• RECORDS SUPPLIED:

File: config.mk
export PLATFORM = sky130hd
export DESIGN_NAME = pic_presenter
export DESIGN_NICKNAME = d
export VERILOG_FILES = /design/src/rtl/pic_pkg.sv /design/src/rtl/pic_decide.sv /design/src/rtl/pic_state.sv /design/src/rtl/pic_presenter.sv
export SDC_FILE = /design/constraint.sdc
export NUM_CORES = 1
export LEC_CHECK = 0
export BUFFER_PORTS_ARGS = -buffer_cell sky130_fd_sc_hd__buf_2
export CORE_MARGIN = 8
export CORE_UTILIZATION = 57
export DETAILED_ROUTE_END_ITERATION = 12
export HOLD_SLACK_MARGIN = 0.02
export MAX_ROUTING_LAYER = met4
export PLACE_DENSITY = 0.86
export SYNTH_ARGS = -nofsm -noshare
export SYNTH_HDL_FRONTEND = slang
export SYNTH_SLANG_ARGS = --single-unit
File: constraint.sdc
create_clock -name clk -period 6.65 [get_ports clk]
set_input_delay 0.3325 -clock clk [delete_from_list [all_inputs] [get_ports clk]]
set_output_delay 0.3325 -clock clk [all_outputs]
set_load 0.01 [all_outputs]
File: src/rtl/pic_pkg.sv
// Shared widths, op codes and state types for the presentation controller.
// Assumes an 8-bit priority and a 24-bit source number; a smaller priority wins.
package pic_pkg;
    localparam int PRIO_W = 8;
    localparam int SRC_W  = 24;
    localparam int REG_W  = PRIO_W + SRC_W;
    localparam int OPC_W  = 3;

    localparam logic [PRIO_W-1:0] PRIO_NONE = '1;

    localparam logic [OPC_W-1:0] OPC_SET_PRIO = 3'd0;
    localparam logic [OPC_W-1:0] OPC_SET_IPI  = 3'd1;
    localparam logic [OPC_W-1:0] OPC_ACCEPT   = 3'd2;
    localparam logic [OPC_W-1:0] OPC_EOI      = 3'd3;
    localparam logic [OPC_W-1:0] OPC_POLL     = 3'd4;

    typedef struct packed {
        logic [PRIO_W-1:0] cur_prio;
        logic [SRC_W-1:0]  pend_src;
        logic [PRIO_W-1:0] pend_prio;
        logic [PRIO_W-1:0] ipi_prio;
        logic              irq;
    } core_t;

    typedef struct packed {
        logic              rej;
        logic [SRC_W-1:0]  rej_src;
        logic              eoi;
        logic [SRC_W-1:0]  eoi_src;
        logic              resend;
        logic              rd;
        logic [REG_W-1:0]  rd_word;
        logic [PRIO_W-1:0] rd_ipi;
    } note_t;
endpackage

File: src/rtl/pic_decide.sv
// Next-state and notification logic of the presentation controller.
// Purely combinational. At most one operation or request is handled per cycle,
// and an operation wins. At most one reject can arise from any single event.
module pic_decide
    import pic_pkg::*;
#(
    parameter logic [SRC_W-1:0] IPI_SOURCE = 24'd2
) (
    input  core_t              cur,
    input  logic               op_valid,
    input  logic [OPC_W-1:0]   op_code,
    input  logic [REG_W-1:0]   op_wdata,
    input  logic               req_valid,
    input  logic [SRC_W-1:0]   req_src,
    input  logic [PRIO_W-1:0]  req_prio,
    output core_t              nxt,
    output note_t              note
);
    logic              busy;
    logic [PRIO_W-1:0] wr_lo;
    logic [PRIO_W-1:0] wr_hi;
    logic              run_ipi;

    assign busy  = (cur.pend_src != '0);
    assign wr_lo = op_wdata[PRIO_W-1:0];
    assign wr_hi = op_wdata[REG_W-1:SRC_W];

    // Decide the next state, pulses and read data for this cycle.
    always_comb begin
        nxt     = cur;
        note    = '0;
        run_ipi = 1'b0;
        if (op_valid) begin
            case (op_code)
                OPC_SET_PRIO: begin
                    nxt.cur_prio = wr_lo;
                    if (wr_lo < cur.cur_prio) begin
                        if (busy && (wr_lo <= cur.pend_prio)) begin
                            nxt.pend_src  = '0;
                            nxt.pend_prio = PRIO_NONE;
                            nxt.irq       = 1'b0;
                            note.rej      = 1'b1;
                            note.rej_src  = cur.pend_src;
                        end
                    end else if (!busy) begin
                        note.resend = 1'b1;
                        run_ipi     = (cur.ipi_prio < wr_lo);
                    end
                end
                OPC_SET_IPI: begin
                    nxt.ipi_prio = wr_lo;
                    run_ipi      = (wr_lo < cur.cur_prio);
                end
                OPC_ACCEPT: begin
                    note.rd       = 1'b1;
                    note.rd_word  = {cur.cur_prio, cur.pend_src};
                    note.rd_ipi   = cur.ipi_prio;
                    nxt.irq       = 1'b0;
                    nxt.cur_prio  = cur.pend_prio;
                    nxt.pend_src  = '0;
                    nxt.pend_prio = PRIO_NONE;
                end
                OPC_EOI: begin
                    nxt.cur_prio = wr_hi;
                    note.eoi     = 1'b1;
                    note.eoi_src = op_wdata[SRC_W-1:0];
                    if (!busy) begin
                        note.resend = 1'b1;
                        run_ipi     = (cur.ipi_prio < wr_hi);
                    end
                end
                OPC_POLL: begin
                    note.rd      = 1'b1;
                    note.rd_word = {cur.cur_prio, cur.pend_src};
                    note.rd_ipi  = cur.ipi_prio;
                end
                default: ;
            endcase
        end else if (req_valid) begin
            if ((req_prio >= cur.cur_prio) || (busy && (cur.pend_prio <= req_prio))) begin
                note.rej     = 1'b1;
                note.rej_src = req_src;
            end else begin
                if (busy) begin
                    note.rej     = 1'b1;
                    note.rej_src = cur.pend_src;
                end
                nxt.pend_src  = req_src;
                nxt.pend_prio = req_prio;
                nxt.irq       = 1'b1;
            end
        end
        // IPI check: offer the IPI unless an equal or better source already holds the slot.
        if (run_ipi && !(busy && (cur.pend_prio <= nxt.ipi_prio))) begin
            if (busy) begin
                note.rej     = 1'b1;
                note.rej_src = cur.pend_src;
            end
            nxt.pend_src  = IPI_SOURCE;
            nxt.pend_prio = nxt.ipi_prio;
            nxt.irq       = 1'b1;
        end
    end
endmodule

File: src/rtl/pic_state.sv
// State and output registers of the presentation controller.
// Synchronous active-low reset; every output of the block leaves a flop here.
module pic_state
    import pic_pkg::*;
(
    input  logic  clk,
    input  logic  rst_n,
    input  core_t nxt,
    input  note_t note,
    output core_t cur,
    output note_t note_q
);
    localparam core_t CORE_RESET = '{
        cur_prio:  '0,
        pend_src:  '0,
        pend_prio: PRIO_NONE,
        ipi_prio:  PRIO_NONE,
        irq:       1'b0
    };

    // Hold the presentation state across cycles.
    always_ff @(posedge clk) begin
        if (!rst_n) cur <= CORE_RESET;
        else        cur <= nxt;
    end

    // Register the one-cycle notifications and read data.
    always_ff @(posedge clk) begin
        if (!rst_n) note_q <= '0;
        else        note_q <= note;
    end
endmodule

File: src/rtl/pic_presenter.sv
// Per-processor interrupt presentation controller (top).
// Takes requests from a source layer and register operations from the
// processor, and drives one interrupt line. Assumes the source layer never
// requests with source number 0 and retries any request dropped under an operation.
module pic_presenter
    import pic_pkg::*;
#(
    parameter logic [SRC_W-1:0] IPI_SOURCE = 24'd2
) (
    input  logic              clk,
    input  logic              rst_n,
    input  logic              op_valid,
    input  logic [OPC_W-1:0]  op_code,
    input  logic [REG_W-1:0]  op_wdata,
    input  logic              req_valid,
    input  logic [SRC_W-1:0]  req_src,
    input  logic [PRIO_W-1:0] req_prio,
    output logic              irq_out,
    output logic              rd_valid,
    output logic [REG_W-1:0]  rd_word,
    output logic [PRIO_W-1:0] rd_ipi,
    output logic              rej_valid,
    output logic [SRC_W-1:0]  rej_src,
    output logic              eoi_valid,
    output logic [SRC_W-1:0]  eoi_src,
    output logic              resend_valid
);
    core_t cur;
    core_t nxt;
    note_t note;
    note_t note_q;

    pic_decide #(.IPI_SOURCE(IPI_SOURCE)) u_decide (
        .cur       (cur),
        .op_valid  (op_valid),
        .op_code   (op_code),
        .op_wdata  (op_wdata),
        .req_valid (req_valid),
        .req_src   (req_src),
        .req_prio  (req_prio),
        .nxt       (nxt),
        .note      (note)
    );

    pic_state u_state (
        .clk    (clk),
        .rst_n  (rst_n),
        .nxt    (nxt),
        .note   (note),
        .cur    (cur),
        .note_q (note_q)
    );

    assign irq_out      = cur.irq;
    assign rd_valid     = note_q.rd;
    assign rd_word      = note_q.rd_word;
    assign rd_ipi       = note_q.rd_ipi;
    assign rej_valid    = note_q.rej;
    assign rej_src      = note_q.rej_src;
    assign eoi_valid    = note_q.eoi;
    assign eoi_src      = note_q.eoi_src;
    assign resend_valid = note_q.resend;

    // the line is high exactly while a source is on offer.
    a_r4_irq_matches_offer: assert property (@(posedge clk) disable iff (!rst_n)
        irq_out == (cur.pend_src != '0));

    // an empty slot always carries the idle latched priority.
    a_r5_idle_prio: assert property (@(posedge clk) disable iff (!rst_n)
        (cur.pend_src == '0) |-> (cur.pend_prio == PRIO_NONE));

    // a masked request bounces back with its own number.
    a_r2_masked_reject: assert property (@(posedge clk) disable iff (!rst_n)
        (req_valid && !op_valid && (req_prio >= cur.cur_prio))
        |=> (rej_valid && (rej_src == $past(req_src))));

    // accept returns the old word and empties the slot.
    a_r5_accept: assert property (@(posedge clk) disable iff (!rst_n)
        (op_valid && (op_code == OPC_ACCEPT))
        |=> (!irq_out && (cur.pend_src == '0) && rd_valid
             && (rd_word == {$past(cur.cur_prio), $past(cur.pend_src)})));

    // EOI forwards the low field and loads the priority from the top byte.
    a_r9_eoi_forward: assert property (@(posedge clk) disable iff (!rst_n)
        (op_valid && (op_code == OPC_EOI))
        |=> (eoi_valid && (eoi_src == $past(op_wdata[SRC_W-1:0]))
             && (cur.cur_prio == $past(op_wdata[REG_W-1:SRC_W]))));

    // poll leaves every piece of state untouched.
    a_r10_poll_stable: assert property (@(posedge clk) disable iff (!rst_n)
        (op_valid && (op_code == OPC_POLL))
        |=> ($stable(cur) && !rej_valid && !resend_valid));
endmodule

Word level (Yosys, flattened, before mapping)
Cells that the tools add are included.
- mux-type cells: 36
- magnitude comparators: 7
- equality and inequality tests: 12
- bitwise operators: 1
- reduce and logical (&&, ||, !) cells: 19
- operators with widths (operator ; number):
    25-bit two-way mux ; 10
    32-bit two-way mux ; 5
    32-bit case mux with 2 select lines ; 1
    41-bit two-way mux ; 1
    8-bit less-or-equal comparator ; 3
    8-bit less-than comparator ; 3
    8-bit case mux with 3 select lines ; 1
    24-bit nonzero test ; 1
    8-bit two-way mux ; 2
    1-bit two-way mux ; 12
    10-bit two-way mux ; 1
    5-bit AND reduction ; 2
    8-bit >= comparator ; 1
    4-bit by 2-bit inequality test with 1-bit output (second input constant) ; 2
    3-bit by 2-bit equality test with 1-bit output (second input constant) ; 2
    3-bit by 2-bit inequality test with 1-bit output (second input constant) ; 2
    3-bit AND reduction ; 2
    3-bit nonzero test ; 2
    1-bit logical AND ; 4
    4-bit by 1-bit inequality test with 1-bit output (second input constant) ; 1
    1-bit case mux with 2 select lines ; 2
    2-bit AND reduction ; 2
    2-bit OR reduction ; 2
    3-bit by 1-bit equality test with 1-bit output (second input constant) ; 1
    other kinds (10) ; 10
- register bits: 141
- logic and storage cells: 89
- bits of input ports: 71
- output and inout bits: 93

Longest topological paths before layout
Gate-level depths: netlist (run 1).
- depth in word-level cells: 9
- mapped depth: 16
- gate-level depth less buffers: 13

Modules after synthesis
From an unflattened synthesis (run 1), not the netlist that was laid out.
- cells, all modules: 802
- area, all modules: 7420.9 um^2
- by module, submodules not included (module ; cells an instance ; area each (um^2) ; seq. area each (um^2) ; instances):
    pic_state ; 297 ; 3838.7 ; 2822.7 ; 1
    pic_decide ; 505 ; 3582.2 ; 0.0 ; 1

Worst setup path before layout (run 1)
OpenSTA, ideal clock, no wires.
- path kind: input -> register
- from: input port op_valid
- to: register u_state.note_q[71] (netlist name)
- required time: 6.533 ns
- buffers on the path: 3
- stages on the path: 15
- library setup time: 0.117 ns
- arrival time: 2.763 ns
- slack: 3.771 ns
- path through: buf_6 > inv_4 > nor4_4 > buf_6 > mux2i_1 > ha_1 > nor2b_1 > o211a_1 > o21ai_1 > a211oi_4 > nand2_1 > o311a_2 > nor2_8 > buf_6 > a22o_1
- word-level cells in the longest chain between the ends: 6
- elaborated cells on any way between the ends: 9
- those cells by class: 1 x order compare; 5 x mux; 3 x reduce/logical
- RTL lines (item ; line ; source):
    start, declared ; pic_presenter.sv:12 ; input logic op_valid,
    8-bit two-way mux ; pic_decide.sv:33 ; if (op_valid) begin
    8-bit less-or-equal comparator ; pic_decide.sv:94 ; if (run_ipi && !(busy && (cur.pend_prio <= nxt.ipi_prio))) begin
    1-bit logical AND ; pic_decide.sv:94 ;
    1-bit logical NOT ; pic_decide.sv:94 ;
    1-bit logical AND ; pic_decide.sv:94 ;
    25-bit two-way mux (*) ; pic_decide.sv:94 ;
Every way passes the cells marked *; elsewhere a longest branch is shown, timed or not.
A chain may end at the register's enable or synchronous reset.

Worst setup path after layout (run 1)
- from: input port op_code[0]
- to: register u_state.cur[37] (netlist name)
- word-level cells in the longest chain between the ends: 8
- elaborated cells on any way between the ends: 19
- those cells by class: 1 x order compare; 6 x eq/ne; 6 x mux; 6 x reduce/logical
- RTL lines (item ; line ; source):
    start, declared ; pic_presenter.sv:13 ; input logic [OPC_W-1:0] op_code,
    3-bit by 1-bit equality test with 1-bit output ; pic_decide.sv:34 ; case (op_code)
    8-bit two-way mux ; pic_decide.sv:34 ;
    8-bit two-way mux ; pic_decide.sv:33 ;
    8-bit less-or-equal comparator ; pic_decide.sv:94 ;
    1-bit logical AND ; pic_decide.sv:94 ;
    1-bit logical NOT ; pic_decide.sv:94 ;
    1-bit logical AND ; pic_decide.sv:94 ;
    2-bit OR reduction (no source line) ; - ;
Several ways; a longest one is shown, not always the timed one.

==> flow_results.xml, run 1 <==
<?xml version="1.0" encoding="UTF-8"?>
<metrics>
  <group name="power_and_ir_drop">
    <metric name="p_clk_share" unit="%">43.5</metric>
    <metric name="p_leak" unit="nW">3.656</metric>
    <metric name="power.net_switching" unit="µW">583.0</metric>
    <metric name="cell_internal_pwr" unit="mW">1.505</metric>
    <metric name="power_frac_comb" unit="%">13.6</metric>
    <metric name="power.density" unit="nW/µm²">271.0</metric>
    <metric name="seq_power_share" unit="%">42.9</metric>
    <metric name="ir_drop" unit="V">0.0001765</metric>
    <metric name="power.switching_fraction" unit="%">27.93</metric>
    <metric name="fin_total_pwr" unit="mW">2.088</metric>
  </group>
  <group name="finish">
    <metric name="n_antenna_cell" unit="">0</metric>
    <metric name="final_design_area_no_fill" unit="µm²">7702</metric>
    <metric name="ratio_of_cells_with_drive_above_1_in_the_final_layout" unit="%">26.71</metric>
    <metric name="areaGrowthSynthToFinish" unit="%">25.84</metric>
    <metric name="num-nets-final" unit="">931</metric>
  </group>
  <group name="timing">
    <metric name="clock_skew" unit="ns">0.009751</metric>
    <metric name="finalWorstPathRequiredPeriod" unit="ns">3.753</metric>
    <metric name="final_hold_viol_count" unit="">0</metric>
    <metric name="worst_tran_pin_value" unit="ns">1.086</metric>
    <metric name="hold_slack" unit="ns">0.03572</metric>
    <metric name="drv_slew" unit="">0</metric>
    <metric name="setup_tns" unit="ns">0</metric>
    <metric name="grt_setup_unrepaired" unit="">no</metric>
    <metric name="fmax" unit="MHz">266.5</metric>
    <metric name="post-route-period-util" unit="%">56.44</metric>
    <metric name="timing.slew.headroom" unit="%">27.14</metric>
    <metric name="finalSetupViolations" unit="">0</metric>
  </group>
  <group name="outcome">
    <metric name="run_status" unit="">completed</metric>
  </group>
  <group name="setup_path">
    <metric name="critical-path-max-stage-delay" unit="ns">0.79</metric>
    <metric name="critical_path.max_fanout" unit="">23</metric>
    <metric name="cell_by_cell_listing_of_the_critical_path" unit="">buf_2 &gt; inv_2 &gt; nor4_4 &gt; mux2i_1 &gt; ha_1 &gt; nor2b_1 &gt; o211a_1 &gt; o21ai_1 &gt; a211oi_4 &gt; a21oi_4 &gt; nand2_1 &gt; a21oi_1</metric>
    <metric name="critPathKind" unit="">in2reg</metric>
    <metric name="cp_slowest_cell" unit="">sky130_fd_sc_hd__nor4_4</metric>
    <metric name="critical_path_arrival" unit="ns">4.18</metric>
    <metric name="critPathLaunchType" unit="">input pin</metric>
    <metric name="timing.critical_path.required" unit="ns">7.08</metric>
    <metric name="worstSetupEndpointType" unit="">flop</metric>
  </group>
  <group name="grt">
    <metric name="total_routing_usage_gr" unit="%">24.45</metric>
    <metric name="maximum_number_of_pins_on_one_net_before_global_route_repair" unit="">34</metric>
    <metric name="initial_antenna_violation_count" unit="">0</metric>
    <metric name="grt_pass1_vias" unit="">5506</metric>
    <metric name="wire_length_of_the_first_global_routing_pass" unit="µm">27420</metric>
    <metric name="grt-ovfl-total" unit="">0</metric>
  </group>
  <group name="floorplan">
    <metric name="start_util" unit="%">57.47</metric>
    <metric name="num_rows" unit="">38</metric>
    <metric name="core" unit="µm²">10650</metric>
    <metric name="floorplan.io_pins" unit="">164</metric>
    <metric name="die_outline_height" unit="µm">119.6</metric>
    <metric name="fp.dieW" unit="µm">119.6</metric>
    <metric name="dieArea" unit="µm²">14310</metric>
  </group>
  <group name="place">
    <metric name="io_buffer_count" unit="">163</metric>
    <metric name="postPlaceCellArea" unit="µm²">6978</metric>
    <metric name="detailedPlacementHpwl" unit="µm">12750</metric>
    <metric name="place.gp.congestion" unit="">0.9566</metric>
  </group>
  <group name="synth">
    <metric name="net_count_of_the_mapped_netlist" unit="">760</metric>
    <metric name="synth.distinct_cells" unit="">52</metric>
    <metric name="async_reset_ff_share" unit="%">0</metric>
    <metric name="seq_area_frac_synth" unit="%">46.12</metric>
    <metric name="yosysTopAreaCellShare" unit="%">46.12</metric>
    <metric name="post_synth_most_frequent_cells" unit="">sky130_fd_sc_hd__dfxtp_1 (141), sky130_fd_sc_hd__ha_1 (53), sky130_fd_sc_hd__a21oi_1 (49), sky130_fd_sc_hd__and2_1 (48), sky130_fd_sc_hd__nand2_1 (47)</metric>
    <metric name="synth-warning-count" unit="">0</metric>
    <metric name="synth_seq_cells" unit="">141</metric>
    <metric name="ys_dominant_reg_cell" unit="">sky130_fd_sc_hd__dfxtp_1</metric>
    <metric name="synth_enable_flop_cells" unit="">0</metric>
    <metric name="post_synth.cell_area_avg" unit="µm²">9.624</metric>
    <metric name="synth_area_leader_cell" unit="">sky130_fd_sc_hd__dfxtp_1</metric>
    <metric name="synthTopCellsByArea" unit="">sky130_fd_sc_hd__dfxtp_1 (46%), sky130_fd_sc_hd__ha_1 (11%), sky130_fd_sc_hd__and2_1 (4.9%)</metric>
    <metric name="syn-instance-count" unit="">636</metric>
    <metric name="syn-cell-area" unit="µm²">6121</metric>
    <metric name="synth.most_common_cell" unit="">sky130_fd_sc_hd__dfxtp_1</metric>
  </group>
  <group name="routing">
    <metric name="routed_via_density" unit="">5.655</metric>
    <metric name="detail_route.first_pass.iterations" unit="">5</metric>
    <metric name="via_count" unit="">5429</metric>
    <metric name="antenna_left" unit="">0</metric>
    <metric name="detail_route.wl_per_cell" unit="µm">18.12</metric>
    <metric name="drt_first_iter_violations" unit="">432</metric>
    <metric name="drc" unit="">0</metric>
    <metric name="route.final.wire_length" unit="µm">17390</metric>
  </group>
  <group name="clock_tree">
    <metric name="cts-hold-fix-buffers" unit="">14</metric>
    <metric name="post_cts_buffers" unit="">0</metric>
    <metric name="ctsLongestPathBuffers" unit="">2</metric>
    <metric name="post_cts_resize_count" unit="">0</metric>
    <metric name="cts_max_level" unit="">4</metric>
    <metric name="clock_tree.root_cell" unit="">sky130_fd_sc_hd__clkbuf_8</metric>
    <metric name="cts-buffers-inserted" unit="">17</metric>
    <metric name="cts.clk_slew.worst_paths" unit="ns">0.07</metric>
    <metric name="tritoncts_num_sinks" unit="">141</metric>
    <metric name="clock_tree_from_tritoncts" unit="">built</metric>
    <metric name="clock_latency" unit="ns">0.53</metric>
  </group>
  <group name="hold_path">
    <metric name="hold_path_class" unit="">in2reg</metric>
  </group>
  <group name="job">
    <metric name="cap_violations" unit="">0</metric>
  </group>
</metrics>
==> flip-flops by register name, indices dropped and copies added (netlist names) <==
name,flops
u_state.cur,49
u_state.note_q,92
==> worst max-delay path: cells and delay by family <==
| family | cells | cell delay (ns) |
|---|---|---|
| buffers and inverters | 2 | 0.57 |
| AO/OA/AOI/OAI | 5 | 1.15 |
| adder cells (fa/ha/maj) | 1 | 0.30 |
| multiplexers | 1 | 0.38 |
| AND/OR/NAND/NOR | 3 | 1.44 |
==> layout make-up <==
cell class	count	area, µm²
multi-input cells	418	2959
clock buffers	18	427.9
flip-flops and latches	141	2823
fillers	778	2948
clock inverters	14	146.4
repair buffers	181	988.4
well taps	140	175.2
inverters	48	182.7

• TASK BRIEF:
Search the entries above for the string "single". Copy each line in which it appears.

• RESPONSE FOR THIS EXERCISE:
export SYNTH_SLANG_ARGS = --single-unit
// and an operation wins. At most one reject can arise from any single event.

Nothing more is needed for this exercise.